JAKARTA RAYA, Bekasi – Operasi Tangkap Tangan (OTT) Komisi Pemberantasan Korupsi (KPK) terhadap Bupati Bekasi Ade Kuswara Kunang diduga menimbulkan kegelisahan di kalangan pejabat Kota Bekasi.
Kondisi tersebut mencuat seiring viralnya foto spanduk bertuliskan “#Jaga Wali Kota Bekasi, Tolak KPK Obok-obok Kota Bekasi” yang terpasang di salah satu sudut jalan Kota Bekasi dan tersebar luas di media sosial.
Pengamat politik dari Etos Indonesia Institute, Iskandarsyah, menilai kekhawatiran tersebut sebagai hal yang wajar apabila memang terdapat informasi bahwa KPK berpotensi menyasar pejabat di Kota Bekasi. Apalagi, Kota Bekasi dan Kabupaten Bekasi dipimpin oleh kepala daerah yang berasal dari partai politik yang sama, yakni PDI Perjuangan.
Menurut Iskandar, keberadaan spanduk yang berisi penolakan terhadap KPK merupakan bentuk perlawanan terhadap proses penegakan hukum. Ia menilai sikap tersebut tidak terlepas dari posisi politik PDIP yang saat ini berada di luar pemerintahan Presiden Prabowo Subianto–Gibran Rakabuming Raka.
“Saat PDIP berada di tampuk kekuasaan, banyak kepala daerah dari luar koalisinya yang terseret kasus hukum. Kini kekuasaan berada di tangan Prabowo-Gibran, sementara PDIP memilih berada di luar pemerintahan. Konsekuensinya, kepala daerah dari partai di luar pemerintahan berpotensi menjadi sasaran penegakan hukum,” ujar Iskandar kepada Mediakarya, Ahad (21/12/2025).
Dalam konteks pemerintahan Kota Bekasi, Iskandar menilai Wali Kota Bekasi Tri Adhianto, yang juga menjabat Ketua DPC PDIP Kota Bekasi, diduga tidak sepenuhnya bersih dari persoalan korupsi.

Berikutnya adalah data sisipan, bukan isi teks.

### config.mk
export PLATFORM = sky130hd
export DESIGN_NAME = tx_packet_checker_lpi_gen
export DESIGN_NICKNAME = d
export VERILOG_FILES = /design/src/hdl/tx_pkt_chk_pkg.sv /design/src/hdl/tx_packet_checker_lpi_gen.sv
export SDC_FILE = /design/constraint.sdc
export NUM_CORES = 1
export LEC_CHECK = 0
export BUFFER_PORTS_ARGS = -buffer_cell sky130_fd_sc_hd__buf_4
export CORE_ASPECT_RATIO = 0.9
export CORE_MARGIN = 1
export CORE_UTILIZATION = 56
export CTS_CLUSTER_DIAMETER = 60
export DETAILED_ROUTE_END_ITERATION = 6
export PLACE_DENSITY_LB_ADDON = 0.2
export SETUP_SLACK_MARGIN = 0.2
export SLEW_MARGIN = 20
export SYNTH_ARGS = -nofsm -noshare
export SYNTH_HDL_FRONTEND = slang
export SYNTH_SLANG_ARGS = --single-unit
### constraint.sdc
create_clock -name clk -period 11.8 [get_ports clk]
set_input_delay 1.18 -clock clk [delete_from_list [all_inputs] [get_ports clk]]
set_output_delay 1.18 -clock clk [all_outputs]
set_load 0.05 [all_outputs]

Ia mengungkapkan, berdasarkan informasi yang diperolehnya, laporan dugaan korupsi yang melibatkan Wali Kota Bekasi beserta keluarganya telah masuk ke KPK dan Kejaksaan Agung. Oleh karena itu, proses penegakan hukum disebut tinggal menunggu momentum yang tepat.

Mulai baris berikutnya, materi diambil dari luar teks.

[src/logic/bmcr_pkg.sv]
// package of offsets, field positions and reset values for the misc config registers
`default_nettype none
package bmcr_pkg;
    // register byte addresses
    localparam logic [7:0] BMCR_OFF_TEST_ONE   = 8'hBC;
    localparam logic [7:0] BMCR_OFF_TEST_TWO   = 8'hC0;
    localparam logic [7:0] BMCR_OFF_TEST_THREE = 8'hC4;
    localparam logic [7:0] BMCR_OFF_STRAP      = 8'hC8;
    localparam logic [7:0] BMCR_OFF_PIN_IO     = 8'hD8;
    localparam logic [7:0] BMCR_OFF_EEPROM     = 8'hDC;
    localparam logic [7:0] BMCR_OFF_CAP        = 8'hE0;
    localparam logic [7:0] BMCR_OFF_AUTOLOAD   = 8'hF0;
    // reset values
    localparam logic [31:0] BMCR_TEST_RESET = 32'h0000_0000;
    localparam logic [7:0]  BMCR_CAP_ID     = 8'h10;
    localparam logic [7:0]  BMCR_CAP_NEXT   = 8'h00;
    localparam logic [3:0]  BMCR_CAP_VER    = 4'h1;
    localparam logic [3:0]  BMCR_PORT_TYPE  = 4'h1;
    localparam logic [31:0] BMCR_CAP_WORD   =
        {2'h0, 5'h00, 1'h0, BMCR_PORT_TYPE, BMCR_CAP_VER, BMCR_CAP_NEXT, BMCR_CAP_ID};
    // pin io control field positions
    localparam int BMCR_PIO_IN_LSB  = 0;
    localparam int BMCR_PIO_DIR_LSB = 8;
    localparam int BMCR_PIO_OUT_LSB = 16;
    // eeprom command field positions and codes
    localparam int BMCR_EE_START    = 0;
    localparam int BMCR_EE_PRELOAD  = 2;
    localparam int BMCR_EE_CMD_LSB  = 3;
    localparam int BMCR_EE_ADDR_LSB = 5;
    localparam int BMCR_EE_DATA_LSB = 16;
    localparam logic [1:0] BMCR_CMD_WRITE = 2'h1;
    localparam logic [1:0] BMCR_CMD_READ  = 2'h2;
    // AXI responses
    localparam logic [1:0] BMCR_RESP_OKAY   = 2'h0;
    localparam logic [1:0] BMCR_RESP_SLVERR = 2'h2;
endpackage
`default_nettype wire

[src/logic/bmcr_regs.sv]
// AXI4-Lite register bank for the bridge misc configuration registers
//
// Our own choice: the AXI4-Lite register port.
`timescale 1ns/100ps
`default_nettype none
module bmcr_regs
    import bmcr_pkg::*;
(
    // clock and reset
    input  wire logic        clock_i,
    input  wire logic        rst_n_i,
    // AXI4-Lite write address and data
    input  wire logic [7:0]  s_axi_awaddr_i,
    input  wire logic        s_axi_awvalid_i,
    output logic             s_axi_awready_o,
    input  wire logic [31:0] s_axi_wdata_i,
    input  wire logic [3:0]  s_axi_wstrb_i,
    input  wire logic        s_axi_wvalid_i,
    output logic             s_axi_wready_o,
    // AXI4-Lite write response
    output logic [1:0]       s_axi_bresp_o,
    output logic             s_axi_bvalid_o,
    input  wire logic        s_axi_bready_i,
    // AXI4-Lite read
    input  wire logic [7:0]  s_axi_araddr_i,
    input  wire logic        s_axi_arvalid_i,
    output logic             s_axi_arready_o,
    output logic [31:0]      s_axi_rdata_o,
    output logic [1:0]       s_axi_rresp_o,
    output logic             s_axi_rvalid_o,
    input  wire logic        s_axi_rready_i,
    // strap pins
    input  wire logic        low_drive_strap_i,
    input  wire logic        high_drive_strap_i,
    input  wire logic [3:0]  tx_current_strap_i,
    input  wire logic [3:0]  deemphasis_strap_i,
    input  wire logic [1:0]  rx_termination_strap_i,
    input  wire logic [1:0]  tx_termination_strap_i,
    // eeprom autoload of strap values
    input  wire logic        autoload_valid_i,
    input  wire logic [13:0] autoload_strap_i,
    // general purpose pins
    input  wire logic [7:0]  pin_i,
    output logic [7:0]       pin_o,
    output logic [7:0]       pin_oe_o,
    // eeprom engine
    output logic             ee_start_o,
    output logic             ee_preload_o,
    output logic [1:0]       ee_cmd_o,
    output logic [10:0]      ee_addr_o,
    output logic [15:0]      ee_wdata_o,
    input  wire logic        ee_done_i
);

    typedef struct packed {
        logic [7:0]  pin_meta;
        logic [7:0]  pin_sync;
        logic [13:0] strap_meta;
        logic [13:0] strap_sync;
        logic [13:0] strap;
        logic        strap_loaded;
        logic [7:0]  pin_dir;
        logic [7:0]  pin_out;
        logic        ee_start;
        logic        ee_preload;
        logic [1:0]  ee_cmd;
        logic [10:0] ee_addr;
        logic [15:0] ee_wdata;
        logic        aw_held;
        logic [7:0]  aw_addr;
        logic        w_held;
        logic [31:0] w_data;
        logic [3:0]  w_strb;
        logic        bvalid;
        logic [1:0]  bresp;
        logic        rvalid;
        logic [31:0] rdata;
        logic [1:0]  rresp;
    } bmcr_state_t;

    bmcr_state_t state;
    bmcr_state_t next_state;

    // byte-lane merge of write data
    function automatic logic [31:0] bmcr_merge(input logic [31:0] old_v,
                                               input logic [31:0] new_v,
                                               input logic [3:0]  strb);
        logic [31:0] res;
        res = old_v;
        for (int i = 0; i < 4; i++) begin
            if (strb[i]) begin
                res[i*8 +: 8] = new_v[i*8 +: 8];
            end
        end
        return res;
    endfunction

    // true for any mapped word
    function automatic logic bmcr_mapped(input logic [7:0] a);
        case (a)
            BMCR_OFF_TEST_ONE, BMCR_OFF_TEST_TWO, BMCR_OFF_TEST_THREE,
            BMCR_OFF_STRAP, BMCR_OFF_PIN_IO, BMCR_OFF_EEPROM, BMCR_OFF_CAP: return 1'b1;
            default: return 1'b0;
        endcase
    endfunction

    logic [13:0] strap_pins;
    logic [31:0] pio_word;
    logic [31:0] ee_word;
    logic [31:0] rd_word;
    logic [31:0] wr_merged;
    logic        do_write;
    logic        do_read;
    logic [7:0]  wr_addr;

    assign strap_pins = {tx_termination_strap_i, rx_termination_strap_i, deemphasis_strap_i,
                         tx_current_strap_i, high_drive_strap_i, low_drive_strap_i};
    assign pio_word   = {8'h00, state.pin_out, state.pin_dir, state.pin_sync};
    assign ee_word    = {state.ee_wdata, state.ee_addr, state.ee_cmd, state.ee_preload,
                         1'b0, state.ee_start};
    assign wr_addr    = s_axi_awvalid_i && !state.aw_held ? s_axi_awaddr_i : state.aw_addr;

    // read data mux
    always_comb begin
        case (s_axi_araddr_i)
            BMCR_OFF_TEST_ONE:   rd_word = BMCR_TEST_RESET;
            BMCR_OFF_TEST_TWO:   rd_word = BMCR_TEST_RESET;
            BMCR_OFF_TEST_THREE: rd_word = BMCR_TEST_RESET;
            BMCR_OFF_STRAP:      rd_word = {18'h00000, state.strap};
            BMCR_OFF_PIN_IO:     rd_word = pio_word;
            BMCR_OFF_EEPROM:     rd_word = ee_word;
            BMCR_OFF_CAP:        rd_word = BMCR_CAP_WORD;
            default:             rd_word = 32'h0000_0000;
        endcase
    end

    // write fires once both address and data are present
    assign do_write  = (state.aw_held || s_axi_awvalid_i) && (state.w_held || s_axi_wvalid_i)
                       && !state.bvalid;
    assign do_read   = s_axi_arvalid_i && !state.rvalid;
    assign wr_merged = bmcr_merge(wr_addr == BMCR_OFF_PIN_IO ? pio_word : ee_word,
                                  state.w_held ? state.w_data : s_axi_wdata_i,
                                  state.w_held ? state.w_strb : s_axi_wstrb_i);

    // handshake outputs
    assign s_axi_awready_o = !state.aw_held && !state.bvalid;
    assign s_axi_wready_o  = !state.w_held && !state.bvalid;
    assign s_axi_arready_o = !state.rvalid;
    assign s_axi_bvalid_o  = state.bvalid;
    assign s_axi_bresp_o   = state.bresp;
    assign s_axi_rvalid_o  = state.rvalid;
    assign s_axi_rdata_o   = state.rdata;
    assign s_axi_rresp_o   = state.rresp;

    // pin drive and eeprom outputs
    assign pin_o        = state.pin_out;
    assign pin_oe_o     = state.pin_dir;
    assign ee_start_o   = state.ee_start;
    assign ee_preload_o = state.ee_preload;
    assign ee_cmd_o     = state.ee_cmd;
    assign ee_addr_o    = state.ee_addr;
    assign ee_wdata_o   = state.ee_wdata;

    // next-state logic
    always_comb begin
        next_state = state;
        next_state.pin_meta = pin_i;
        next_state.pin_sync = state.pin_meta;
        // strap pins pass two flops like the other pins
        next_state.strap_meta = strap_pins;
        next_state.strap_sync = state.strap_meta;
        // straps follow pins until an autoload replaces them
        if (autoload_valid_i) begin
            next_state.strap        = autoload_strap_i;
            next_state.strap_loaded = 1'b1;
        end else if (!state.strap_loaded) begin
            next_state.strap = state.strap_sync;
        end
        // capture write channels
        if (s_axi_awvalid_i && s_axi_awready_o) begin
            next_state.aw_held = 1'b1;
            next_state.aw_addr = s_axi_awaddr_i;
        end
        if (s_axi_wvalid_i && s_axi_wready_o) begin
            next_state.w_held = 1'b1;
            next_state.w_data = s_axi_wdata_i;
            next_state.w_strb = s_axi_wstrb_i;
        end
        // engine completion clears start and preload
        if (ee_done_i) begin
            next_state.ee_start   = 1'b0;
            next_state.ee_preload = 1'b0;
        end
        if (do_write) begin
            next_state.aw_held = 1'b0;
            next_state.w_held  = 1'b0;
            next_state.bvalid  = 1'b1;
            next_state.bresp   = bmcr_mapped(wr_addr) ? BMCR_RESP_OKAY : BMCR_RESP_SLVERR;
            if (wr_addr == BMCR_OFF_PIN_IO) begin
                next_state.pin_dir = wr_merged[BMCR_PIO_DIR_LSB +: 8];
                next_state.pin_out = wr_merged[BMCR_PIO_OUT_LSB +: 8];
            end
            if (wr_addr == BMCR_OFF_EEPROM) begin
                // a fresh start wins over a completion in the same cycle
                next_state.ee_start   = wr_merged[BMCR_EE_START] | next_state.ee_start;
                next_state.ee_preload = wr_merged[BMCR_EE_PRELOAD] | next_state.ee_preload;
                next_state.ee_cmd     = wr_merged[BMCR_EE_CMD_LSB +: 2];
                next_state.ee_addr    = wr_merged[BMCR_EE_ADDR_LSB +: 11];
                next_state.ee_wdata   = wr_merged[BMCR_EE_DATA_LSB +: 16];
            end
        end
        if (state.bvalid && s_axi_bready_i) begin
            next_state.bvalid = 1'b0;
        end
        if (do_read) begin
            next_state.rvalid = 1'b1;
            next_state.rdata  = rd_word;
            next_state.rresp  = bmcr_mapped(s_axi_araddr_i) ? BMCR_RESP_OKAY : BMCR_RESP_SLVERR;
        end else if (state.rvalid && s_axi_rready_i) begin
            next_state.rvalid = 1'b0;
        end
    end

    // state register
    always_ff @(posedge clock_i or negedge rst_n_i) begin
        if (!rst_n_i) begin
            state <= '0;
        end else begin
            state <= next_state;
        end
    end
endmodule
`default_nettype wire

“Saya melihat penegakan hukum sering dipersepsikan sebagai alat balas dendam politik akibat politisasi. Pola ini sudah terjadi sejak era Demokrat, berlanjut di masa PDIP, dan kini di era Gerindra. Siapa pun rezim yang berkuasa, politisi dari partai oposisi kerap menjadi sasaran aparat penegak hukum,” jelasnya.
Iskandar menambahkan, persoalan tersebut muncul akibat adanya intervensi dan sikap aparat penegak hukum yang tidak profesional, sehingga memunculkan ketidakadilan dan merusak kepercayaan publik. Penegakan hukum pun kerap bergeser dari keadilan substantif menjadi sarana kepentingan politik.

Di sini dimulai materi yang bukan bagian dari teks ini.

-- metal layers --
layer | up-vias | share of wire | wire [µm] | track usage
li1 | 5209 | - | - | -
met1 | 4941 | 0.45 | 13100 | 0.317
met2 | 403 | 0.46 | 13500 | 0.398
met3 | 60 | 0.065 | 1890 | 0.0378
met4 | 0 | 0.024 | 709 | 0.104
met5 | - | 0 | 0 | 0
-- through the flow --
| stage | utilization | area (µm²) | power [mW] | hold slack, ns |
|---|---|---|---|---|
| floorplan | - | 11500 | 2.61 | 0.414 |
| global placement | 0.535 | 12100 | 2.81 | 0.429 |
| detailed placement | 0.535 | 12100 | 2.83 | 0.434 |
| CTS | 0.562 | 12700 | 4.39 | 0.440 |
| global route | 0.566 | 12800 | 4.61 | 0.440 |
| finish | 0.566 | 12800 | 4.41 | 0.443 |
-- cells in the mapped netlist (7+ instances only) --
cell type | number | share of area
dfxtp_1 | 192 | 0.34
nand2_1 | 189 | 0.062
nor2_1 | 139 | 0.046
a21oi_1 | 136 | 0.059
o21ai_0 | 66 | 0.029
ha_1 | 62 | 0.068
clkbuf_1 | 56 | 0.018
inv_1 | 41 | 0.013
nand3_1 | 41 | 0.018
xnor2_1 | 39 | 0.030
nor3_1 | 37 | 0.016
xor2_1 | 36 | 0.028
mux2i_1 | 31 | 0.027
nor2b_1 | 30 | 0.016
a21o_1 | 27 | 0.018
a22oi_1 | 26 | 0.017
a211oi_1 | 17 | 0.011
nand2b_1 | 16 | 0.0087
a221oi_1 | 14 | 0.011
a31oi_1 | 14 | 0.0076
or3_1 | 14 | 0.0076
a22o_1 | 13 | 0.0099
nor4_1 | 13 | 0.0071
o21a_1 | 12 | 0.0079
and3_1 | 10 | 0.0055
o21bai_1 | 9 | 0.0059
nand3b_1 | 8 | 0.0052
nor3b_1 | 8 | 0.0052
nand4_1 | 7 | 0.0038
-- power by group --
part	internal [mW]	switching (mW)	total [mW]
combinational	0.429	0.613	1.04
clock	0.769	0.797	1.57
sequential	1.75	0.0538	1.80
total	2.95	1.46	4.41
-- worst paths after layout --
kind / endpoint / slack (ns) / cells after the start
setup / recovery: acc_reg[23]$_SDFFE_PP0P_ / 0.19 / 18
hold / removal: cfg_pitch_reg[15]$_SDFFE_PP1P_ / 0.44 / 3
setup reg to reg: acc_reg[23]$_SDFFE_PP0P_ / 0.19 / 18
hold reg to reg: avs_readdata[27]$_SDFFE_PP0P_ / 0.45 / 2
===== src/pgc_pkg.sv =====
// Package for the global configuration and factory option block.
// Assumes a single 100 MHz system clock; shared by the top and the release timer.
package pgc_pkg;

	// Register map and serial slave address
	localparam logic [6:0] PGC_DEV_ADDR    = 7'h3C;
	localparam logic [7:0] PGC_CFG1_ADDR   = 8'h00;
	localparam logic [7:0] PGC_WDOG_ADDR   = 8'h01;
	localparam logic [7:0] PGC_SERIAL_ADDR = 8'h58;

	// Field positions of global_config_one
	localparam int PGC_RSVD_BIT   = 7;
	localparam int PGC_BATTERY_LOW_POWER_DOWN_BIT_BIT  = 6;
	localparam int PGC_HYST_LSB   = 4;
	localparam int PGC_HYST_MSB   = 5;
	localparam int PGC_THR_LSB    = 1;
	localparam int PGC_THR_MSB    = 3;
	localparam int PGC_ROUTE_BIT  = 0;

	// Field positions of the watchdog control register
	localparam int PGC_WD_EN_BIT  = 2;
	localparam int PGC_WD_PER_LSB = 0;
	localparam int PGC_WD_PER_MSB = 1;

	// Reset values: fixed bits under mask, the rest come from factory options
	localparam logic [7:0] PGC_CFG1_FIXED_MASK  = 8'h32;
	localparam logic [7:0] PGC_CFG1_FIXED_RESET = 8'h12;
	localparam logic [1:0] PGC_WD_PER_RESET     = 2'h3;
	localparam logic [7:0] PGC_ZERO_BYTE        = 8'h00;

	// Index of each input in the synchroniser vector
	localparam int PGC_SYNC_WIDTH  = 8;
	localparam int PGC_IN_WAKE0    = 0;
	localparam int PGC_IN_WAKE1    = 1;
	localparam int PGC_IN_ADAPTER  = 2;
	localparam int PGC_IN_COVER    = 3;
	localparam int PGC_IN_PWRDN    = 4;
	localparam int PGC_IN_BATT_LOW = 5;
	localparam int PGC_IN_RST_LINE = 6;
	localparam int PGC_IN_SLOW_CLK = 7;
	localparam int PGC_POL_WIDTH   = 5;

	// Reset release delays, in milliseconds as printed, and their cycle counts
	localparam real PGC_CLK_PERIOD_NS = 10.0;
	localparam real PGC_RELEASE_MS_0  = 1.28;
	localparam real PGC_RELEASE_MS_1  = 10.24;
	localparam real PGC_RELEASE_MS_2  = 40.96;
	localparam real PGC_RELEASE_MS_3  = 81.92;
	localparam int  PGC_RELEASE_CYC_0 = int'($ceil(PGC_RELEASE_MS_0 * 1.0e6 / PGC_CLK_PERIOD_NS));
	localparam int  PGC_RELEASE_CYC_1 = int'($ceil(PGC_RELEASE_MS_1 * 1.0e6 / PGC_CLK_PERIOD_NS));
	localparam int  PGC_RELEASE_CYC_2 = int'($ceil(PGC_RELEASE_MS_2 * 1.0e6 / PGC_CLK_PERIOD_NS));
	localparam int  PGC_RELEASE_CYC_3 = int'($ceil(PGC_RELEASE_MS_3 * 1.0e6 / PGC_CLK_PERIOD_NS));
	localparam int  PGC_DELAY_WIDTH   = 24;

	// Release delay codes
	localparam logic [1:0] PGC_DLY_CODE_0 = 2'h0;
	localparam logic [1:0] PGC_DLY_CODE_1 = 2'h1;
	localparam logic [1:0] PGC_DLY_CODE_2 = 2'h2;

	// Release timer states
	typedef enum logic [2:0]
	{
		PGC_TM_IDLE  = 3'b001,
		PGC_TM_HOLD  = 3'b010,
		PGC_TM_COUNT = 3'b100
	} pgc_tm_state_t;

endpackage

Namun demikian, ia menegaskan bahwa kepala daerah yang memiliki integritas tidak perlu takut menghadapi proses hukum. Selama bersih dari praktik korupsi, intervensi apa pun tidak akan berpengaruh.
“Penyebaran spanduk penolakan terhadap KPK justru menimbulkan kecurigaan. Kalau bersih, mengapa harus risih? Banyak kepala daerah yang diperiksa KPK berkali-kali, tetapi karena tidak terbukti bersalah, mereka tetap aman. Soal Wali Kota Bekasi, biarlah publik yang menilai,” tegasnya.
Lebih lanjut, Iskandar menyebut bahwa kasus hukum besar kerap dijadikan ‘sandera politik’ untuk menekan lawan. Hal inilah yang kemudian memicu fenomena politisi ‘kutu loncat’ yang berpindah partai demi mengamankan posisi dan kepentingan pribadi.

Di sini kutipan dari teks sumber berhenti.